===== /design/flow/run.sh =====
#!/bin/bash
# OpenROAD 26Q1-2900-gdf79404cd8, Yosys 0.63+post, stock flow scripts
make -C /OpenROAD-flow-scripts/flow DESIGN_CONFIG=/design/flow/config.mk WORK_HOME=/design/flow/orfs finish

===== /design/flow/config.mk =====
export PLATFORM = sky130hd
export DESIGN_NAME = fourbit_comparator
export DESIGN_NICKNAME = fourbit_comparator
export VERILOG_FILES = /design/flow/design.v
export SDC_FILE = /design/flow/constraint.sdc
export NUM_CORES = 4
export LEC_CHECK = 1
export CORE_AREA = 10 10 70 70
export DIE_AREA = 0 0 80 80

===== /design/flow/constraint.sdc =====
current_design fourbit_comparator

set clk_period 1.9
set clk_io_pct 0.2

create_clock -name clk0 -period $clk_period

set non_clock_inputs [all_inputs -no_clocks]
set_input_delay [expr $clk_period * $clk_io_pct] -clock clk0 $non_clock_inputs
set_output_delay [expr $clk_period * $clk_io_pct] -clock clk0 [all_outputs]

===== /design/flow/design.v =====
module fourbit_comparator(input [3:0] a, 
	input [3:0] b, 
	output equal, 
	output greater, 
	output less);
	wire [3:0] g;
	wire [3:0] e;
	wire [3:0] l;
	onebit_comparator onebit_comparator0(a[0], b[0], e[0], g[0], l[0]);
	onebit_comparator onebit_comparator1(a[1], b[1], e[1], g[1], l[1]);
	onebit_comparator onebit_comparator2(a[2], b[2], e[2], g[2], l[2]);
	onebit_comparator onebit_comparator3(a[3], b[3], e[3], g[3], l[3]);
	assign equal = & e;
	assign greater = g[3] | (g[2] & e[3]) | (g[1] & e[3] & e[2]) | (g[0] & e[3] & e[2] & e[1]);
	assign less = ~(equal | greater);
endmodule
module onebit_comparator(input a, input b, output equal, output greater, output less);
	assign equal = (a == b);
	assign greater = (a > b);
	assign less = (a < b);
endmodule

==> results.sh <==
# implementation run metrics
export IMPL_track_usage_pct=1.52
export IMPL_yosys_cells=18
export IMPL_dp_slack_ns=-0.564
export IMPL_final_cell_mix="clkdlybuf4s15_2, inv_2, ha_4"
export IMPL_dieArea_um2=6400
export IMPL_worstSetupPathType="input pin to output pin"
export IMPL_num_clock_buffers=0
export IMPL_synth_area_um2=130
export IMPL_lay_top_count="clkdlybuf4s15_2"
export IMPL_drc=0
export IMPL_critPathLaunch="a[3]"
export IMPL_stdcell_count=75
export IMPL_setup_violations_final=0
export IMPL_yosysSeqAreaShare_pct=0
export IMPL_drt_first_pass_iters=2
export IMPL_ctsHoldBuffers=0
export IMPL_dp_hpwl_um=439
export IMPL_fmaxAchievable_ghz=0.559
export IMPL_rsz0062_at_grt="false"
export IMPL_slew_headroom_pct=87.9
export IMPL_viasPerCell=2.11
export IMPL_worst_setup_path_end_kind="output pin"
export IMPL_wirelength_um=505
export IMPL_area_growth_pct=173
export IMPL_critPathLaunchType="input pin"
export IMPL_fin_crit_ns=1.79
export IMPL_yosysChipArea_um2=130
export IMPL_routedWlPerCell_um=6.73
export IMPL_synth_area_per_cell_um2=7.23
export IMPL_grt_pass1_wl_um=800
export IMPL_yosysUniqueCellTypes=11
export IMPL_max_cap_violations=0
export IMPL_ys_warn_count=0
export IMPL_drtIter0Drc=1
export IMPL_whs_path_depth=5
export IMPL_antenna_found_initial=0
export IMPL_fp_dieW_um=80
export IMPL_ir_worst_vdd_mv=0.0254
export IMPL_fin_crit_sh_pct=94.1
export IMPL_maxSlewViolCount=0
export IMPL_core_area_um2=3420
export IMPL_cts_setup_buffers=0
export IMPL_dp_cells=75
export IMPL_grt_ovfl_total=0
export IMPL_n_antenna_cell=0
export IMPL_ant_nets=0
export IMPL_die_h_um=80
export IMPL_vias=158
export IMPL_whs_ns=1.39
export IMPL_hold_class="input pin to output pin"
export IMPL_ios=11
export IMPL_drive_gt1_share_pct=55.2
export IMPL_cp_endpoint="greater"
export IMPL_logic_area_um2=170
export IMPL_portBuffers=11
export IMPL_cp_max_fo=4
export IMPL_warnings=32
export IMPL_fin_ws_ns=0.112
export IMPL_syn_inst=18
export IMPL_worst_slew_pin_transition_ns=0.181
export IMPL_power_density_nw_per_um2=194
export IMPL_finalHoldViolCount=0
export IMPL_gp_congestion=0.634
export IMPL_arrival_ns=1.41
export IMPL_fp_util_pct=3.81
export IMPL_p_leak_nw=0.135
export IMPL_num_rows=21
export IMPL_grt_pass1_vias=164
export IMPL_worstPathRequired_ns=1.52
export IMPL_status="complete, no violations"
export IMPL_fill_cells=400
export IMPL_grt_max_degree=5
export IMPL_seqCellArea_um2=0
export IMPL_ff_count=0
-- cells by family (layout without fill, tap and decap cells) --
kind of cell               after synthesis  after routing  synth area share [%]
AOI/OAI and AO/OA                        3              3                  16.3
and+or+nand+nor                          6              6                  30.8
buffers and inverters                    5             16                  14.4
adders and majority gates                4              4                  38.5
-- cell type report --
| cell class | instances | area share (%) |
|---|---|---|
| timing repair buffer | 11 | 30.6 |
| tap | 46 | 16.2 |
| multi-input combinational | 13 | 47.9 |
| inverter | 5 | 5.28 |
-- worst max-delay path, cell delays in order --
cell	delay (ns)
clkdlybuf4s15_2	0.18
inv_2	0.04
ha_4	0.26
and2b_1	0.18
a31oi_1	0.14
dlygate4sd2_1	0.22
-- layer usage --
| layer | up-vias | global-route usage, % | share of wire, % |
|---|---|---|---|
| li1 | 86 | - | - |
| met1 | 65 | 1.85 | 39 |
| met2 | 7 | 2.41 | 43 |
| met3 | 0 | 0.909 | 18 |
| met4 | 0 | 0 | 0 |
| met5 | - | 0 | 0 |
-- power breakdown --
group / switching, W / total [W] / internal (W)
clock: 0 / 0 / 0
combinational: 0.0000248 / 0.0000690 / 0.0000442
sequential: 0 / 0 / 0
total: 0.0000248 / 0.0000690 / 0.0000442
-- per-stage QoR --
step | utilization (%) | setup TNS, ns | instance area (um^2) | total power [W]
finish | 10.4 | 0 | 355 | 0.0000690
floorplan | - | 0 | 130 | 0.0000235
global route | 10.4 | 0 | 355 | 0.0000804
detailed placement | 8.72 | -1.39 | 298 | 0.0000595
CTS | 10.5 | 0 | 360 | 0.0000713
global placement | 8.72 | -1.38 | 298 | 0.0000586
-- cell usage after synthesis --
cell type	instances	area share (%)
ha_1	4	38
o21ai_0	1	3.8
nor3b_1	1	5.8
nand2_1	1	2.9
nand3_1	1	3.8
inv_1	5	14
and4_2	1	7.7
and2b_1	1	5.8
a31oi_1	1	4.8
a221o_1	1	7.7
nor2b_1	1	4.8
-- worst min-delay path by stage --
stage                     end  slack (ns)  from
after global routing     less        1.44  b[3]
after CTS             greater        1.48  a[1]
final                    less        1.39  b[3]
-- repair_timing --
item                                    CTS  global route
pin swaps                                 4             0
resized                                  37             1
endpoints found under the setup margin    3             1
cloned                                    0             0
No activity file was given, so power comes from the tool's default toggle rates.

--

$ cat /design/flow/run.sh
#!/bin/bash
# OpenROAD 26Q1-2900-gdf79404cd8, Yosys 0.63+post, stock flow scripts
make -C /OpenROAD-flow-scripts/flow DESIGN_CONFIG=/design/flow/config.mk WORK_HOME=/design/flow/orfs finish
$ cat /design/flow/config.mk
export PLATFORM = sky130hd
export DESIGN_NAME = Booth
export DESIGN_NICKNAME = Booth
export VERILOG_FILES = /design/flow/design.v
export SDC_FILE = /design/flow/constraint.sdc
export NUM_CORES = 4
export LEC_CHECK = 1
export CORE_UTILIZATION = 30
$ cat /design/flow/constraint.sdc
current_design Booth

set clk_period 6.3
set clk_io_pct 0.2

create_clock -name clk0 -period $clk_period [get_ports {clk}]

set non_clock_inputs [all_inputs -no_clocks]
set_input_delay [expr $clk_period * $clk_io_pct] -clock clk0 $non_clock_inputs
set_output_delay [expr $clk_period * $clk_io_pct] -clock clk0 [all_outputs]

Try it:
All lines above between those holding "export DESIGN_NAME = fourbit_comparator" and "assign equal = (a == b);", inclusive, must be set down unchanged, and no other line may be included.

Answer to this problem:
export DESIGN_NAME = fourbit_comparator
export DESIGN_NICKNAME = fourbit_comparator
export VERILOG_FILES = /design/flow/design.v
export SDC_FILE = /design/flow/constraint.sdc
export NUM_CORES = 4
export LEC_CHECK = 1
export CORE_AREA = 10 10 70 70
export DIE_AREA = 0 0 80 80

===== /design/flow/constraint.sdc =====
current_design fourbit_comparator

set clk_period 1.9
set clk_io_pct 0.2

create_clock -name clk0 -period $clk_period

set non_clock_inputs [all_inputs -no_clocks]
set_input_delay [expr $clk_period * $clk_io_pct] -clock clk0 $non_clock_inputs
set_output_delay [expr $clk_period * $clk_io_pct] -clock clk0 [all_outputs]

===== /design/flow/design.v =====
module fourbit_comparator(input [3:0] a, 
	input [3:0] b, 
	output equal, 
	output greater, 
	output less);
	wire [3:0] g;
	wire [3:0] e;
	wire [3:0] l;
	onebit_comparator onebit_comparator0(a[0], b[0], e[0], g[0], l[0]);
	onebit_comparator onebit_comparator1(a[1], b[1], e[1], g[1], l[1]);
	onebit_comparator onebit_comparator2(a[2], b[2], e[2], g[2], l[2]);
	onebit_comparator onebit_comparator3(a[3], b[3], e[3], g[3], l[3]);
	assign equal = & e;
	assign greater = g[3] | (g[2] & e[3]) | (g[1] & e[3] & e[2]) | (g[0] & e[3] & e[2] & e[1]);
	assign less = ~(equal | greater);
endmodule
module onebit_comparator(input a, input b, output equal, output greater, output less);
	assign equal = (a == b);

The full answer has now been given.